With every forecast seemingly the same, Meisel began fixating his attention on stormy weather that he experienced on summer trips to Cape Cod.
From there, his passion for the weather only intensified.
“I was always amazed by the lightning, thunder and rain that would happen there,” Meisel said. “From that point on, I began tracking winter storms in LA until we moved to Connecticut when I was in the sixth-grade.”
With ever-changing weather all around him, Meisel thrived in the new environment. He quickly crafted a website in seventh-grade to share his weather knowledge and forecasts with the public and later another on word press.
But it wasn’t until Hurricane Sandy roared into Fairfield County that his website really caught people’s attention.
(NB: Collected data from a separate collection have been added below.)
Source: an optimization exercise on an open RTL-to-GDS flow (aim: small area, a short achievable clock period and few clock cycles per item). Production flows keep margins and buffers that such runs may drop.
RTL that was checked went through simulation tests only; none was proved equivalent to the original.

## the previous run
==> flow/design.v (excerpt) <==
module spn_core (
  input  wire         clk,
  input  wire         rst,
  input  wire         start,
  input  wire [1:0]   op,
  input  wire [1:0]   klen,
  input  wire [255:0] key,
  input  wire [127:0] din,
  output reg          busy,
  output reg          done,
  output reg          err,
  output wire [127:0] dout
);
Settings: LEC_CHECK=0, ABC_AREA=1, CAP_MARGIN=20, CELL_PAD_IN_SITES_DETAIL_PLACEMENT=1, CELL_PAD_IN_SITES_GLOBAL_PLACEMENT=2, CORE_MARGIN=2, CORE_UTILIZATION=30, SLEW_MARGIN=20; clock period 13.0 ns.
standard.sh (not shown) runs the stock make flow with config.mk's settings and CLKGATE_MAP_FILE= SYNTH_SCRIPT=/design/flow/synth_recipe.tcl, a recipe that flattens the netlist after the stock synthesis.
==> flow/flow/run.sh <==
#!/bin/bash
# Layout: the standard synthesis unchanged, then ORFS's standard layout steps
# with a larger setup margin for repair_timing (same SDC, same clock period) and
# plain buffers (buf_2) as the port buffers. Each tool run's full output goes to
# a log file in this folder.
set -uo pipefail
bash standard.sh synth > synth.log 2>&1 || exit 1
bash standard.sh SETUP_SLACK_MARGIN=8 "BUFFER_PORTS_ARGS=-buffer_cell sky130_fd_sc_hd__buf_2" finish > layout.log 2>&1 || exit 1
Testbench counts of the previous run, summed over its fixed seeds: cycles 6,694, blocks 512.
diff inputs: the previous run => the current run
--- a/flow/design.v
+++ b/flow/design.v
@@ -747,56 +747,63 @@
   localparam M_KS3  = 3'd3;    
   localparam M_KS4  = 3'd4;    
   localparam M_WALK = 3'd5;    
   localparam M_ENC  = 3'd6;
   localparam M_DEC  = 3'd7;
   localparam [127:0] C63 = {16{8'h63}};
   reg  [2:0]   mode;
   reg          key_valid;
   reg          wend;         
   reg  [1:0]   nkc;          
   reg  [3:0]   pq;           
   reg          last;         
+  reg          sel_dec;      
   reg          save;         
   reg  [127:0] yr;           
   reg  [3:0]   oenc;
   reg  [255:0] win;
   reg  [255:0] rsv;
   wire [3:0] nr1 = 4'd11 + {1'b0, nkc, 1'b0};    
   wire accept = start && !busy;
   function [7:0] xt;
     input [7:0] a;
     begin
       xt = {a[6:0], 1'b0} ^ (a[7] ? 8'h1b : 8'h00);
     end
   endfunction
   function [31:0] mix_col;
     input [31:0] col;
     reg   [7:0]  a0, a1, a2, a3;
     begin
       a0 = col[31:24]; a1 = col[23:16]; a2 = col[15:8]; a3 = col[7:0];
       mix_col = {xt(a0 ^ a1) ^ (a1 ^ (a2 ^ a3)),
                  xt(a1 ^ a2) ^ (a2 ^ (a3 ^ a0)),
                  xt(a2 ^ a3) ^ (a3 ^ (a0 ^ a1)),
                  xt(a3 ^ a0) ^ (a0 ^ (a1 ^ a2))};
     end
   endfunction
-  function [31:0] inv_mix_col;
+  function [7:0] x4;
+    input [7:0] a;
+    begin
+      x4 = {a[5], a[4], a[3] ^ a[7], a[2] ^ a[6] ^ a[7], a[1] ^ a[6], a[0] ^ a[7], a[6] ^ a[7], a[6]};
+    end
+  endfunction
+  function [31:0] imc_post;
     input [31:0] col;
-    reg   [7:0]  a0, a1, a2, a3, u, v;
+    reg   [7:0]  b0, b1, b2, b3, u, v;
     begin
-      a0 = col[31:24]; a1 = col[23:16]; a2 = col[15:8]; a3 = col[7:0];
-      u = xt(xt(a0 ^ a2));
-      v = xt(xt(a1 ^ a3));
-      inv_mix_col = mix_col({a0 ^ u, a1 ^ v, a2 ^ u, a3 ^ v});
+      b0 = col[31:24]; b1 = col[23:16]; b2 = col[15:8]; b3 = col[7:0];
+      u = x4(b0 ^ b2);
+      v = x4(b1 ^ b3);
+      imc_post = {b0 ^ u, b1 ^ v, b2 ^ u, b3 ^ v};
     end
   endfunction
   function [127:0] shift_rows;
     input [127:0] s;
     integer r, c;
     begin
       for (r = 0; r < 4; r = r + 1)
         for (c = 0; c < 4; c = c + 1)
           shift_rows[127 - 8*(r + 4*c) -: 8] = s[127 - 8*(r + 4*((c + r) % 4)) -: 8];
     end
   endfunction
   function [127:0] shift_rows2;
@@ -918,30 +925,30 @@
   wire [31:0] q0 = c0 ^ (sub0 ? 32'd0 : w1);
   wire [31:0] q1 = c1 ^ c0;
   wire [31:0] q2 = c2 ^ (sub2 ? 32'd0 : c1);
   wire [31:0] q3 = c3 ^ c2;
   wire [127:0] kpq   = kfwd ? {p0, p1, p2, p3} : {q0, q1, q2, q3};
   wire [3:0]   kmask = kfwd ? {sub0, sub0, sub0 | sub2, sub0 | sub2} : {sub0, 1'b0, sub2, 1'b0};
   wire [127:0] nw    = kpq ^ ({{32{kmask[3]}}, {32{kmask[2]}}, {32{kmask[1]}}, {32{kmask[0]}}} &
                              {kt, kt, kt, kt});
   wire [255:0] win_fwd = {win[127:0], nw};
   wire [255:0] win_bwd = {nw, win[255:128]};
   wire [127:0] rk_e = win[127:0];
   wire [127:0] rk_d = win[255:128];
-  wire [127:0] e_mc  = {mix_col(yr[127:96]), mix_col(yr[95:64]),
-                        mix_col(yr[63:32]),  mix_col(yr[31:0])};
-  wire [127:0] e_next = e_mc ^ rk_e ^ C63;
-  wire [127:0] d_a   = yr ^ rk_d ^ C63;
-  wire [127:0] d_imc = {inv_mix_col(d_a[127:96]), inv_mix_col(d_a[95:64]),
-                        inv_mix_col(d_a[63:32]),  inv_mix_col(d_a[31:0])};
+  wire [127:0] mc_in = yr ^ ((rk_d ^ C63) & {128{sel_dec}});
+  wire [127:0] mc    = {mix_col(mc_in[127:96]), mix_col(mc_in[95:64]),
+                        mix_col(mc_in[63:32]),  mix_col(mc_in[31:0])};
+  wire [127:0] e_next = mc ^ rk_e ^ C63;
+  wire [127:0] d_imc = {imc_post(mc[127:96]), imc_post(mc[95:64]),
+                        imc_post(mc[63:32]),  imc_post(mc[31:0])};
   wire [127:0] d_next = shift_rows2(d_imc);
   wire [127:0] k_out;
   generate
     for (g = 0; g < 4; g = g + 1) begin : g_kout
       assign k_out[127 - 32*g -: 32] = oenc[g] ? (rk_e[127 - 32*g -: 32] ^ 32'h63636363)
                                                 : rk_d[127 - 32*g -: 32];
     end
   endgenerate
   assign dout = yr ^ k_out;
   wire [127:0] k_enc  = wend ? rsv[255:128] : win[255:128];
   wire [127:0] k_dec  = wend ? win[127:0] : rsv[127:0];
   wire [127:0] a_enc  = din ^ k_enc;
@@ -1036,24 +1043,25 @@
         default: win <= win_fwd;
       endcase
     end
   end
   always @(posedge clk) begin
     if (save)
       rsv <= win;
   end
   always @(posedge clk) begin
     pq   <= pq_n;
     nkc  <= nkc_n;
     last <= last_n;
+    sel_dec <= (mode_n == M_DEC);
     save <= (go_enc && !wend) || (go_dec && wend) || (mode == M_KS3);
     kfwd <= kfwd_n;
     {sub0, sub2, rot, krc, ksel} <= pat_n;
   end
   always @(posedge clk) begin
     if (rst) begin
       mode      <= M_IDLE;
       busy      <= 1'b0;
       done      <= 1'b0;
       err       <= 1'b0;
       key_valid <= 1'b0;
     end else begin
Looking at the current run and the previous run, the register clock-pin slew on the reported worst setup and hold paths is a wash.
Delta (the current run minus the previous run): sequential share of layout area went down by 0.60 points.
Relative to the previous run, area of the mapped netlist has gone down in the current run.
Diff the previous run -> the current run | fmax | decrease of 2.0%
Antenna diode count in the current run is about 7% above the previous run.
The previous run → the current run: total length of routed met2 wires down 4400 um; final weighted congestion in routability-driven placement flat; multi-input gate share of the layout cell area down 2.2 points.
The number of sequential cells in the layout was comparable across the current run and the previous run.
For the current run, only the layout was checked, not whether the RTL still works.

========
spn_core, a different RTL version from the one above (not shown whole).
Size: ~23,000 cells after synthesis, ~800 flip-flops, roughly 130,000 µm² of cells after synthesis.
// spn_core
module spn_core (
  input  wire         clk,
  input  wire         rst,
  input  wire         start,
  input  wire [1:0]   op,
  input  wire [1:0]   klen,
  input  wire [255:0] key,
  input  wire [127:0] din,
  output reg          busy,
  output reg          done,
  output reg          err,
  output wire [127:0] dout
);
==> flow/config.mk <==
export PLATFORM = sky130hd
export DESIGN_NAME = spn_core
export DESIGN_NICKNAME = spn_core
export VERILOG_FILES = /design/flow/design.v
export SDC_FILE = /design/flow/constraint.sdc
export NUM_CORES = 8
export LEC_CHECK = 0
export ABC_AREA = 1
export CAP_MARGIN = 20
export CELL_PAD_IN_SITES_DETAIL_PLACEMENT = 1
export CELL_PAD_IN_SITES_GLOBAL_PLACEMENT = 2
export CORE_MARGIN = 2
export CORE_UTILIZATION = 30
export SLEW_MARGIN = 20
==> flow/constraint.sdc <==
create_clock -name core_clock -period 13.0 [get_ports {clk}]
set_input_delay 2.6000 -clock core_clock [delete_from_list [all_inputs] [get_ports {clk}]]
set_output_delay 2.6000 -clock core_clock [all_outputs]
set_load 0.01 [all_outputs]
Scripts as last shown in full above: flow/flow/run.sh
Edit:
--- a/flow/design.v
+++ b/flow/design.v
@@ -746,23 +746,22 @@
   localparam M_KS2  = 3'd2;    
   localparam M_KS3  = 3'd3;    
   localparam M_KS4  = 3'd4;    
   localparam M_WALK = 3'd5;    
   localparam M_ENC  = 3'd6;
   localparam M_DEC  = 3'd7;
   localparam [127:0] C63 = {16{8'h63}};
   reg  [2:0]   mode;
   reg          key_valid;
   reg          wend;         
   reg  [1:0]   nkc;          
-  reg          nk4, nk6, nk8;    
   reg  [3:0]   pq;           
   reg          last;         
   reg          sel_dec;      
   reg          save;         
   reg  [127:0] yr;           
   reg  [127:0] kout;         
   reg  [255:0] win;
   reg  [255:0] rsv;
   wire [3:0] nr1 = 4'd11 + {1'b0, nkc, 1'b0};    
   wire accept = start && !busy;
   function [7:0] xt;
@@ -911,47 +910,39 @@
                      ({32{ksel[2]}} & (w2 ^ w3)) | ({32{ksel[3]}} & w3) |
                      ({32{ksel[4]}} & w1);
   wire [31:0] ksub_i;
   genvar g;
   generate
     for (g = 0; g < 4; g = g + 1) begin : g_ksbox
       spn_ginv u_inv (.x(ksin[31 - 8*g -: 8]), .y(ksub_i[31 - 8*g -: 8]));
     end
   endgenerate
   wire [31:0] ksub = ksub_i ^ 32'h63636363;
   wire [31:0] kt   = rot ? ({ksub[23:0], ksub[31:24]} ^ {krc, 24'h000000}) : ksub;
-  wire [31:0] x01 = w0 ^ w1, x23 = w2 ^ w3, x45 = w4 ^ w5, x67 = w6 ^ w7;
-  wire [31:0] x12 = w1 ^ w2, x34 = w3 ^ w4, x56 = w5 ^ w6;
-  function [31:0] pick;
-    input [31:0] v4, v6, v8;
-    begin
-      pick = ({32{nk4}} & v4) | ({32{nk6}} & v6) | ({32{nk8}} & v8);
-    end
-  endfunction
-  wire [31:0] b0  = pick(w4,  w2,  w0);
-  wire [31:0] b2  = pick(w6,  w4,  w2);
-  wire [31:0] b01 = pick(x45, x23, x01);
-  wire [31:0] b23 = pick(x67, x45, x23);
-  wire [31:0] c0  = pick(w0,  w2,  w4);
-  wire [31:0] c10 = pick(x01, x23, x45);
-  wire [31:0] c21 = pick(x12, x34, x56);
-  wire [31:0] c32 = pick(x23, x45, x67);
+  reg [31:0] b0, b1, b2, b3, c0, c1, c2, c3;
+  always @(*) begin
+    case (nkc)
+      2'd0:    begin {b0, b1, b2, b3} = {w4, w5, w6, w7}; {c0, c1, c2, c3} = {w0, w1, w2, w3}; end
+      2'd1:    begin {b0, b1, b2, b3} = {w2, w3, w4, w5}; {c0, c1, c2, c3} = {w2, w3, w4, w5}; end
+      default: begin {b0, b1, b2, b3} = {w0, w1, w2, w3}; {c0, c1, c2, c3} = {w4, w5, w6, w7}; end
+    endcase
+  end
   wire [31:0] fx = sub0 ? 32'd0 : w7;       
   wire [31:0] p0 = b0 ^ fx;
-  wire [31:0] p1 = b01 ^ fx;
-  wire [31:0] p2 = sub2 ? b2 : (b01 ^ (b2 ^ fx));
-  wire [31:0] p3 = sub2 ? b23 : (b01 ^ (b23 ^ fx));
-  wire [31:0] q0 = sub0 ? c0 : (w2 ^ w1);   
-  wire [31:0] q1 = c10;
-  wire [31:0] q2 = sub2 ? w4 : c21;         
-  wire [31:0] q3 = c32;
+  wire [31:0] p1 = p0 ^ b1;
+  wire [31:0] p2 = sub2 ? b2 : (p1 ^ b2);
+  wire [31:0] p3 = p2 ^ b3;
+  wire [31:0] q0 = c0 ^ (sub0 ? 32'd0 : w1);
+  wire [31:0] q1 = c1 ^ c0;
+  wire [31:0] q2 = c2 ^ (sub2 ? 32'd0 : c1);
+  wire [31:0] q3 = c3 ^ c2;
   wire [127:0] kpq   = kfwd ? {p0, p1, p2, p3} : {q0, q1, q2, q3};
   wire [3:0]   kmask = kfwd ? {sub0, sub0, sub0 | sub2, sub0 | sub2} : {sub0, 1'b0, sub2, 1'b0};
   wire [127:0] nw    = kpq ^ ({{32{kmask[3]}}, {32{kmask[2]}}, {32{kmask[1]}}, {32{kmask[0]}}} &
                              {kt, kt, kt, kt});
   wire [255:0] win_fwd = {win[127:0], nw};
   wire [255:0] win_bwd = {nw, win[255:128]};
   wire [127:0] rk_e = win[127:0];
   wire [127:0] rk_d = win[255:128];
   wire [127:0] mc_in = yr ^ ((rk_d ^ C63) & {128{sel_dec}});
   wire [127:0] mc    = {mix_col(mc_in[127:96]), mix_col(mc_in[95:64]),
                         mix_col(mc_in[63:32]),  mix_col(mc_in[31:0])};
@@ -1054,25 +1045,22 @@
         default: win <= win_fwd;
       endcase
     end
   end
   always @(posedge clk) begin
     if (save)
       rsv <= win;
   end
   always @(posedge clk) begin
     pq   <= pq_n;
     nkc  <= nkc_n;
-    nk4  <= (nkc_n == 2'd0);
-    nk6  <= (nkc_n == 2'd1);
-    nk8  <= nkc_n[1];
     last <= last_n;
     sel_dec <= (mode_n == M_DEC);
     save <= (go_enc && !wend) || (go_dec && wend) || (mode == M_KS3);
     kfwd <= kfwd_n;
     {sub0, sub2, rot, krc, ksel} <= pat_n;
   end
   always @(posedge clk) begin
     if (rst) begin
       mode      <= M_IDLE;
       busy      <= 1'b0;
       done      <= 1'b0;
Result: Utilization hardly moves. Die area stays flat. Setup slack is better by 0.073 ns. Cell area is about the same. Maximum frequency climbs by 1.4%. Wire length is lower by 3.9%. Synthesized cell count is lower by 1.1%. Non-clock buffer count went down by 79. Area after synthesis hardly moves. Worst hold slack is better by 0.016 ns. Sequential share of layout area hardly moves.
Testbench counts after the change, summed over its fixed seeds: cycles 6,694, blocks 512.
The RTL of the first run of this note was laid out without a check of its function.

## afterwards: timing with drivers on the ports
Ports are ideal in the flow. The routed layouts listed here were re-timed in OpenROAD.
Step 1 sets driving cells, clkbuf_16 on the clock port and buf_2 on the other inputs (assumed; they add their load-dependent delay and slew).
Step 2, shift: input delay + t, output delay - t, t = (earliest + latest rising clock arrival at the registers) / 2. This alone moves slack from input paths to output paths.
Slacks: ideal / step 1 / step 2; pairs: ideal / step 1.
| run | shift t [ns] | slack for setup (ns) | worst setup path after step 2 | clock arrival spread, ns | worst register clock-pin slew, ns |
|---|---|---|---|---|---|
| the previous run | 1.021 | 7.745 / 7.559 / 6.538 | input to register | 0.098 / 0.098 | 0.08 / 0.08 |
| the current run | 1.038 | 7.639 / 7.512 / 6.647 | input to register | 0.065 / 0.065 | 0.08 / 0.08 |
| the first run of note 2 | 1.069 | 7.836 / 7.604 / 6.535 | input to register | 0.123 / 0.124 | 0.08 / 0.08 |
| the second run of note 2 | 1.079 | 7.909 / 7.690 / 6.611 | input to register | 0.078 / 0.078 | 0.08 / 0.08 |
After both steps every run listed still meets setup and hold. The setup slack of the first run of note 2, which loses most, moves by -0.232 ns with the drivers and by -1.301 ns with both steps.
“The site was just something that I did sparingly, but this winter there was more to cover and it just took off,” Meisel said. “On a day where snow is ongoing or there is a possibility of a school closing, I’ve had 3,000 to 4,000 hits a day.”
Meisel, 17, said he primarily focuses his attention on Fairfield County and Westport in particular, which he said gives him a leg up on other forecasters who predict weather for the entire state.
“I’ve been living in Westport since I was in middle school, so I know all of the storms that have happened here and how it affects the area,” Meisel said. “I’m able to give an attention to detail and focus on one small region, which really helps.”
Meisel said in the beginning, he noticed that his work appealed to a younger audience, primarily his peers at Staples High School, who were curious if his predictions meant a snow day and sleeping in.
But as his forecasts became more technical in nature, an older audience began to hone in.
“The site went viral with Twitter,” Meisel said. “It really helped me to branch out and get a lot of hits. Plus, with every storm that happens, I can get the information out quickly.”
During the blizzard, Meisel was in Washington, D.C., for a conference, but still managed to carve out some time to keep his followers abreast of the monster storm.
“I saw the storm threat about a week out and predicted 18-26 inches for the area,” Meisel said. “Westport ended up getting 24.5 inches, so I was happy that my prediction was inside the forecasted range.”
While the weather will always hold a special place in Meisel’s heart, he said he plans to keep it as a hobby and study economics/politics for his preferred career choice at Harvard University this fall.
“I can’t promise that I’ll be able to continue nightly updates, but I’ll definitely keep the website going,” Meisel said.